O presidente do Banco Central do Brasil, Gabriel Galípolo , afirmou nesta quarta-feira (8) que não há, até o momento, qualquer auditoria ou sindicância interna que atribua responsabilidade ao ex-presidente da instituição Roberto Campos Neto no caso envolvendo o Banco Master.

A declaração foi feita durante participação na Comissão Parlamentar de Inquérito (CPI) do Crime Organizado, após questionamentos sobre a atuação de Campos Neto à frente do Banco Central no período em que o banco de Daniel Vorcaro enfrentava dificuldades.
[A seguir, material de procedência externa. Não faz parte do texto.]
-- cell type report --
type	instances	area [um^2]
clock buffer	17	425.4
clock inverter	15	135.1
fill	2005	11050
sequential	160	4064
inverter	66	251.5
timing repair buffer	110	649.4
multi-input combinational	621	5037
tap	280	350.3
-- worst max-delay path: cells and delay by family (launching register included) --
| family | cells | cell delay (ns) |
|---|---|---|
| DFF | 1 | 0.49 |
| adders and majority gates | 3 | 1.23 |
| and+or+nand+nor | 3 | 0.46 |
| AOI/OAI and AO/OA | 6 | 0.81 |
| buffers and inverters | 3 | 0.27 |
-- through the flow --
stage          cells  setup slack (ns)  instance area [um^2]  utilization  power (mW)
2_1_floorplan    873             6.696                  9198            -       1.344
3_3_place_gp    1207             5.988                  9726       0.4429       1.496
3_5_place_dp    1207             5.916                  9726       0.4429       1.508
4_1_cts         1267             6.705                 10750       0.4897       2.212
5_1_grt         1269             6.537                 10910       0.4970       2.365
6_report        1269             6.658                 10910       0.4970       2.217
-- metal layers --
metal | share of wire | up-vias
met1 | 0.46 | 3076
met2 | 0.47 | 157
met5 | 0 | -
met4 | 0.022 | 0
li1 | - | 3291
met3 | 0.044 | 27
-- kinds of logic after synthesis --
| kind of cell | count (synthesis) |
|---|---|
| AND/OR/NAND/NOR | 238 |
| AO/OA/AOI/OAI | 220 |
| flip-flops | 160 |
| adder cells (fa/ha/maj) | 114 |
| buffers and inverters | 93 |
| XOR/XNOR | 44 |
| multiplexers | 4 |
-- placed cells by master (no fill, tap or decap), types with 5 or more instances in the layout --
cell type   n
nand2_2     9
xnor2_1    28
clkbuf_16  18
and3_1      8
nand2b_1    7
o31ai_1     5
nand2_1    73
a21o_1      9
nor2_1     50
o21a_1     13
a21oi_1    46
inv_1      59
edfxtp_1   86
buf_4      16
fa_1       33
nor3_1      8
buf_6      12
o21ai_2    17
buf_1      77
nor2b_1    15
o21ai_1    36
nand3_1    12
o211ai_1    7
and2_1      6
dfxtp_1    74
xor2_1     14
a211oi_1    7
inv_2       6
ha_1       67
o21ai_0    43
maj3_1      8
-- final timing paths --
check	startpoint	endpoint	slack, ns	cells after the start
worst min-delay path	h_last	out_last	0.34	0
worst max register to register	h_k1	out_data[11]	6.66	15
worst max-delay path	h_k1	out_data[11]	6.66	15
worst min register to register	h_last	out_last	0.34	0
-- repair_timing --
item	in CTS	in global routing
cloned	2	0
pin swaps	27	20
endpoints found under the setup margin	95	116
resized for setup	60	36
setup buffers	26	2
Segundo Galípolo, não há elementos formais que apontem falhas na condução do caso pelo antecessor.

Foto: Raphael Ribeiro/Banco Central/Fábio Rodrigues-Pozzebom/ Agência Brasil
Gabriel Galípolo e Roberto Campos Neto

O tema tem sido alvo de declarações do presidente Luiz Inácio Lula da Silva, que, em diferentes ocasiões, associou a origem da crise do Banco Master à gestão do ex-presidente Jair Bolsonaro, responsável pela indicação de Campos Neto ao cargo.

Ao detalhar a situação financeira da instituição, Galípolo explicou que o agravamento do passivo comprometeu a capacidade de funcionamento do banco. “Aquele passivo vai consumindo o caixa do banco até que, no dia da liquidação, o banco tinha em caixa um valor de 10% do que ele tinha para pagar naquele dia, o que gera a liquidação”, afirmou.

O presidente do Banco Central ressaltou que a decisão de liquidar o Banco Master, em novembro do ano passado, ocorreu após o próprio banco admitir dificuldades financeiras. De acordo com ele, o avanço das dívidas reduziu drasticamente a liquidez da instituição, impedindo o cumprimento de obrigações.

Galípolo também evitou fazer críticas diretas à gestão anterior e destacou que o processo de liquidação seguiu critérios técnicos e legais. Questionado pelo senador Fabiano Contarato sobre a possibilidade de a medida ter sido adotada ainda na gestão de Campos Neto, ele ponderou que decisões desse tipo exigem cautela e respaldo jurídico.

Sem anúncio no momento

“Eu cheguei em janeiro de 2025. E, ainda assim, a gente teve que cumprir todos os ritos, justamente para que a gente estivesse bem calçado”, disse. Ele acrescentou que a decisão continua sendo analisada por órgãos de controle: “Ainda em meados de 2025, existia, na opinião pública e em debate, a ideia de que a rejeição da compra do BRB não deveria ter ocorrido. E, ainda hoje, estou respondendo em órgãos de controle se a liquidação não foi feita de maneira precipitada”.